Misa thought about her own boyfriend, over whom she was now wavering whether to break up or stay with. If that had been Katsuya and me …

If she were to point out to Katsuya that he had misread kanji, he’d be pretty annoyed and it would most likely lead to a fight (he was particularly sensitive about being told things he didn’t know, always accompanied by a high risk of him becoming violent). And the two of them were the same age so they had both been keen to go all the way, but if Misa had had any qualms, Katsuya probably would have fumed and accused her of not loving him.

Misa had never refused Katsuya, not for anything.

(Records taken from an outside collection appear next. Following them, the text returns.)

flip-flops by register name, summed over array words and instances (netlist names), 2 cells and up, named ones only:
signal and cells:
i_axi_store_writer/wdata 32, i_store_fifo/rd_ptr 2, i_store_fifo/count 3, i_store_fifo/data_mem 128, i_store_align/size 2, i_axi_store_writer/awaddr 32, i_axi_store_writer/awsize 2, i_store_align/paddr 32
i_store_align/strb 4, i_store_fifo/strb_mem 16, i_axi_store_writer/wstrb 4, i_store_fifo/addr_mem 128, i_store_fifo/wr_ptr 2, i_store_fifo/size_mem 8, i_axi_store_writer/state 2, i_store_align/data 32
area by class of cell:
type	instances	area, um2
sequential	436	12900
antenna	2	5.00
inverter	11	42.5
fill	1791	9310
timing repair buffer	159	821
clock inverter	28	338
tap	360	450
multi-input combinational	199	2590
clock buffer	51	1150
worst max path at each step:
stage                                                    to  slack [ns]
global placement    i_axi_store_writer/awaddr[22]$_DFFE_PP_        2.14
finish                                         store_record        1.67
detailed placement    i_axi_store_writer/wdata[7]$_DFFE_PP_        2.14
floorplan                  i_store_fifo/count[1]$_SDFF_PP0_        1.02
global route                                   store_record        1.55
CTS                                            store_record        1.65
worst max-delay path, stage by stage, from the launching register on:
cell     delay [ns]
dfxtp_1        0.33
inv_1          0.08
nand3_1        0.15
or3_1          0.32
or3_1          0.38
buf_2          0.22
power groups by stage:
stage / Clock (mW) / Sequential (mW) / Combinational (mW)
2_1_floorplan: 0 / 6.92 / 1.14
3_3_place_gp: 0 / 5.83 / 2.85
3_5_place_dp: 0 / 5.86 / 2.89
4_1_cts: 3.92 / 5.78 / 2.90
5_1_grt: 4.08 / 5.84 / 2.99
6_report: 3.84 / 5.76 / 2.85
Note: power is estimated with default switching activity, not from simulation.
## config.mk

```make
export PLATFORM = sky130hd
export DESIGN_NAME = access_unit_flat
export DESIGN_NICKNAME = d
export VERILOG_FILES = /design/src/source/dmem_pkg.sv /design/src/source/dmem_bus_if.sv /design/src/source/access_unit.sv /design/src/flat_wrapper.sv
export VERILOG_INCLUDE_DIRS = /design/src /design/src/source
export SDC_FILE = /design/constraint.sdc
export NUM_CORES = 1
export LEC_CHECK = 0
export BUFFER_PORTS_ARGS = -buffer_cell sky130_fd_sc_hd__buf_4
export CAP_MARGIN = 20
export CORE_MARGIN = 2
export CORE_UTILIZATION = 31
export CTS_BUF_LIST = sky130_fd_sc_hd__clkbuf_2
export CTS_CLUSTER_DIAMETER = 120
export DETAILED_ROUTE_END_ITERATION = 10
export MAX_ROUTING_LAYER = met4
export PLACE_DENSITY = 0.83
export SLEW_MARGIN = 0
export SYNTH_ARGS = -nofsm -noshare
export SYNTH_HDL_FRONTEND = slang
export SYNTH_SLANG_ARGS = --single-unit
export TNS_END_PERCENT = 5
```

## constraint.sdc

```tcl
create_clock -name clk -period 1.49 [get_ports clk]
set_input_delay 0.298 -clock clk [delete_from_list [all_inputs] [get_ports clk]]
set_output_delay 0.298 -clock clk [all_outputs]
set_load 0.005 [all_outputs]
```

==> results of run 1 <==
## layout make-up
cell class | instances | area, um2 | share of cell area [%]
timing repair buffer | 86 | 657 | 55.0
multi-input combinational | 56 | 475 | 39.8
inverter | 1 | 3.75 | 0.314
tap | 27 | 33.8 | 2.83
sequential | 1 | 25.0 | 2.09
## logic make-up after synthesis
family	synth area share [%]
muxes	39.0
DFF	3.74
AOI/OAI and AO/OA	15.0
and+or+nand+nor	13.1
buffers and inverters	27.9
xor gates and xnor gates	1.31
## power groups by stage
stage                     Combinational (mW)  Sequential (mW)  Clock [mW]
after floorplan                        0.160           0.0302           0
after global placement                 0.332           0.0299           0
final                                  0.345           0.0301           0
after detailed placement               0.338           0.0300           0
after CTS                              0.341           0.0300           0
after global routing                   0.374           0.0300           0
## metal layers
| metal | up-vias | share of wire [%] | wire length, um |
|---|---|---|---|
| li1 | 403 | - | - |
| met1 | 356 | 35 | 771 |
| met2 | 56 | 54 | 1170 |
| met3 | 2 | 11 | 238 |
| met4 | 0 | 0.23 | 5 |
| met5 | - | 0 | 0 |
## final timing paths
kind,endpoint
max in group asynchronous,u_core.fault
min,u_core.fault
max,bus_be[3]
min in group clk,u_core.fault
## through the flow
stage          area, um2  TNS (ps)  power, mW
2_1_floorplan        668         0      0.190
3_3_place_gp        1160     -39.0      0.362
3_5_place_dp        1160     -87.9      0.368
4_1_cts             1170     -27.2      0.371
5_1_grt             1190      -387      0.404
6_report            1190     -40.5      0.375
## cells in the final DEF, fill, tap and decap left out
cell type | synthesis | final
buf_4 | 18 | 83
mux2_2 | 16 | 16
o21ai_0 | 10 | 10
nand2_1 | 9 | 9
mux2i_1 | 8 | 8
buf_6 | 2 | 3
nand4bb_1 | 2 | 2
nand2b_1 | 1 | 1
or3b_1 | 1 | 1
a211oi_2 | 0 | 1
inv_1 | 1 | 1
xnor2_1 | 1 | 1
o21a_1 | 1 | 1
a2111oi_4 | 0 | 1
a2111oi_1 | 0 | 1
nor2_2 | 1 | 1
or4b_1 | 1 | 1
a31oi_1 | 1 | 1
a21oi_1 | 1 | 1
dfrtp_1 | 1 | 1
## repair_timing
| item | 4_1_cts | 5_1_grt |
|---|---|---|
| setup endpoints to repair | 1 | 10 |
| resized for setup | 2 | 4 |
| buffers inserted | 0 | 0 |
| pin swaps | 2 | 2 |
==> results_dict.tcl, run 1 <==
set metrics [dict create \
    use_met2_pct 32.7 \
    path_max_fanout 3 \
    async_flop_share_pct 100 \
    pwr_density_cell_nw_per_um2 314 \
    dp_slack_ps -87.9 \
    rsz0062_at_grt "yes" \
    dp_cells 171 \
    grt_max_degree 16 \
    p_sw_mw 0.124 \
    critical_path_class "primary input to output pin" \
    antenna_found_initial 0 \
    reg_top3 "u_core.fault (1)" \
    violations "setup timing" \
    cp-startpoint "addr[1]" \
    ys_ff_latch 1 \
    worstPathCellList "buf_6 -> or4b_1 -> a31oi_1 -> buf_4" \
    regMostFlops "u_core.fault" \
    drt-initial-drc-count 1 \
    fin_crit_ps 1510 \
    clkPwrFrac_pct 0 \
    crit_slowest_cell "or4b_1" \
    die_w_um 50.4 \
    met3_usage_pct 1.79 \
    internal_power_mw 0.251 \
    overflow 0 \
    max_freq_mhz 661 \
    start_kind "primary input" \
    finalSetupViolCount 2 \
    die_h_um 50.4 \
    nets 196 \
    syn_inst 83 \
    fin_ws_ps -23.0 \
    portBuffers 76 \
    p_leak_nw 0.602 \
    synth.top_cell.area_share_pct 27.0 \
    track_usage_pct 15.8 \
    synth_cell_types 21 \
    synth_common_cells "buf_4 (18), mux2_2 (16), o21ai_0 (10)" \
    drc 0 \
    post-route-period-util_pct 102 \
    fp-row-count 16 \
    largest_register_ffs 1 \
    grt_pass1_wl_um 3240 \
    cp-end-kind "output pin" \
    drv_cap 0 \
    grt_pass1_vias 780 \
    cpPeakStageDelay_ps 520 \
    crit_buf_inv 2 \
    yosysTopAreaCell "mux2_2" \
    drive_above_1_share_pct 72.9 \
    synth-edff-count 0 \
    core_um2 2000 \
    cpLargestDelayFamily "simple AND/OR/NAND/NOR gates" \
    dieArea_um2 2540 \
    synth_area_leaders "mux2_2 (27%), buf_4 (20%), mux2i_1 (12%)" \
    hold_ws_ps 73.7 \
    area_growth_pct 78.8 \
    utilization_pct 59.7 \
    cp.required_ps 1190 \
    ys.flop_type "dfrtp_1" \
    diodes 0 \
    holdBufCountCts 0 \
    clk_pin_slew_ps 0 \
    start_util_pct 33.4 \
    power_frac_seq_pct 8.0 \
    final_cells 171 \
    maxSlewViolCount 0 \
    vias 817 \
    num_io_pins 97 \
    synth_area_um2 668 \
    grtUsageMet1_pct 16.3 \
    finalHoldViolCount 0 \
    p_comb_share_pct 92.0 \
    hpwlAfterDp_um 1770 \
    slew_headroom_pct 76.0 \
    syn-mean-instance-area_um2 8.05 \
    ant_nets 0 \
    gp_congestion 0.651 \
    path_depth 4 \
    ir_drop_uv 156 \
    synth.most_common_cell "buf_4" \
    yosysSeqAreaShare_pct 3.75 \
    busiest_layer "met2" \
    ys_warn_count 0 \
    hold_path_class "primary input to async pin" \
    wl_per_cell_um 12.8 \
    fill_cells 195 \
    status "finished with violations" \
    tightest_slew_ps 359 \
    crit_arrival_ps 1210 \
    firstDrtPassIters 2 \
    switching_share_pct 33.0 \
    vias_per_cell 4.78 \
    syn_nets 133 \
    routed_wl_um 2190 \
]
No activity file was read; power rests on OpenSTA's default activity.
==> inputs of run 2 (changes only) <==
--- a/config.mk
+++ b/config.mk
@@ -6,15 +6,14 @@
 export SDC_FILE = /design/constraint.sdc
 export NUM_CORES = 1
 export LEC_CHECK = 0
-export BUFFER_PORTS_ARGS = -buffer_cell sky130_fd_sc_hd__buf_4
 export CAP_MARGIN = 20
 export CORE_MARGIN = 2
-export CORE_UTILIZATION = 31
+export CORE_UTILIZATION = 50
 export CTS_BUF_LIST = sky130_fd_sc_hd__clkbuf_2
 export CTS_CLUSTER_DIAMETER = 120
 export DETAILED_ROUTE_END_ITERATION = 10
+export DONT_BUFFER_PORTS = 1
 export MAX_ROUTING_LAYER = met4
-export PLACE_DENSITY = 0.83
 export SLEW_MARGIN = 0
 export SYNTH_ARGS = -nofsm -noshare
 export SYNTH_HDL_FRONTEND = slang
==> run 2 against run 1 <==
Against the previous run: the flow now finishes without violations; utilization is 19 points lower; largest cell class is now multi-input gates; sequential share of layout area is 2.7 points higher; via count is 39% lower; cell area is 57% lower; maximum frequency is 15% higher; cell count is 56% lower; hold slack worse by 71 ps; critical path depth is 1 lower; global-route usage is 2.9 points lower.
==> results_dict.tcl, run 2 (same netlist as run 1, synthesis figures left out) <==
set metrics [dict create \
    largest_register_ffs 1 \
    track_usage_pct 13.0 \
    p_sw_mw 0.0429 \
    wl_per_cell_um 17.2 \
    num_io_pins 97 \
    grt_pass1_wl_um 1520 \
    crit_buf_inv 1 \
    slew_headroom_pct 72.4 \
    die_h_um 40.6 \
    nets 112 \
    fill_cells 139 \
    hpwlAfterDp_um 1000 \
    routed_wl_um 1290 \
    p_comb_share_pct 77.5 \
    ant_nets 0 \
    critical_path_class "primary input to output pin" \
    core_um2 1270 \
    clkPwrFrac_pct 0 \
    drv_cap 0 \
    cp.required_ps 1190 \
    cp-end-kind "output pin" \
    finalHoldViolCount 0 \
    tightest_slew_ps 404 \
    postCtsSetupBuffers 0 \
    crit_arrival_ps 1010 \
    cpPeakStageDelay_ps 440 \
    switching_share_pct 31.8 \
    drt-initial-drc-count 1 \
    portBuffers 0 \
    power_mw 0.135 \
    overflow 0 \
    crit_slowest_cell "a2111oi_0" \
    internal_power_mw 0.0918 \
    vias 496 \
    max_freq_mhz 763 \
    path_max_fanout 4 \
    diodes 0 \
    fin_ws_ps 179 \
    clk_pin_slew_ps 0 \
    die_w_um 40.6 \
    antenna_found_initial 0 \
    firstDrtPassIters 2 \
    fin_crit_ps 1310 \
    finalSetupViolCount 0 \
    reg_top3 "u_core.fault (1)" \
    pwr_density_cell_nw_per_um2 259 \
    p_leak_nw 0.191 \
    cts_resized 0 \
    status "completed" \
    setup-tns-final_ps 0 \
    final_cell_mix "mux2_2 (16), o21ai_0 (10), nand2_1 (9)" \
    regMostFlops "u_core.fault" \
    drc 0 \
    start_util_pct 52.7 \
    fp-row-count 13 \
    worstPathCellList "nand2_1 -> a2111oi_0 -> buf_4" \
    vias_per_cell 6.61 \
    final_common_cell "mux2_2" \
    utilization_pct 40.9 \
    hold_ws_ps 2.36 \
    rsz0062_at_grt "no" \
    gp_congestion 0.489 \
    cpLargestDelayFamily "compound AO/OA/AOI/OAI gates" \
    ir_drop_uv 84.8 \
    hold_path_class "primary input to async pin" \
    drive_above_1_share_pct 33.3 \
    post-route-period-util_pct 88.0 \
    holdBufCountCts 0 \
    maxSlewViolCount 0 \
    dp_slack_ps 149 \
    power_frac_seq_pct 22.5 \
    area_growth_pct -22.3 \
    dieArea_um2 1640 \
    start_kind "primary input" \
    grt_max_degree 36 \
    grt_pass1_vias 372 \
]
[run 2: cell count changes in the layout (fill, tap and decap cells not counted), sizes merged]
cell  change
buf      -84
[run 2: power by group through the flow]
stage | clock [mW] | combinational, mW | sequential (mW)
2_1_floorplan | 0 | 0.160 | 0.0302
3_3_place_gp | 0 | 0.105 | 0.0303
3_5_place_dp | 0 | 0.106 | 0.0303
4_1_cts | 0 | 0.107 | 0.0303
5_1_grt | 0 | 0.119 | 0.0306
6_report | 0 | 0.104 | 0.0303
--- src/flat_wrapper.sv ---
// flat-port wrapper written by rule: the top's interface ports become plain ports
module load_unit_flat import dmem_pkg::*;
  (clk, arst_n, req, we, size, is_unsigned, addr, load_data, load_valid, bus_rdata);
  dmem_bus_if bus_i ();
  input  logic clk;
  input  logic arst_n;
  input  logic req;
  input  logic we;
  input  logic [1:0] size;
  input  logic is_unsigned;
  input  logic [`DMEM_ADDR_WIDTH+1:0] addr;
  output logic [`DMEM_DATA_WIDTH-1:0] load_data;
  output logic load_valid;
  input wire logic [$bits(bus_i.rdata)-1:0] bus_rdata;
  assign bus_i.rdata = bus_rdata;
  load_unit u_core (.clk(clk), .arst_n(arst_n), .req(req), .we(we), .size(size), .is_unsigned(is_unsigned), .addr(addr), .bus(bus_i), .load_data(load_data), .load_valid(load_valid));
endmodule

She knew that if she did, he would get angry and hold it against her.

But had he ever given any thought to how she felt?

On the rare occasions when she had screwed up the courage to say that she doesn’t want to do something, had it ever occurred to him to wonder how hard it was for her to do that, or maybe to consider not doing something because she didn’t like it?

Love means not doing the thing that the other person dislikes.

Despite the fact that, as a grown man, he didn’t know how to use an iron or how to read the character for ‘silk’ on the label of his shirt and had to be told these things by his high-school-age girlfriend, Et-chan’s boyfriend was still a good guy. He was a good boyfriend.

Even just from eavesdropping on this stranger’s conversation that she happened to catch on the train, Misa could tell that they were a happy couple.

I may be older than Et-chan but I let myself be misled by Katsuya’s looks and attitude. Turns out, Et-chan is a much better judge of character than I am.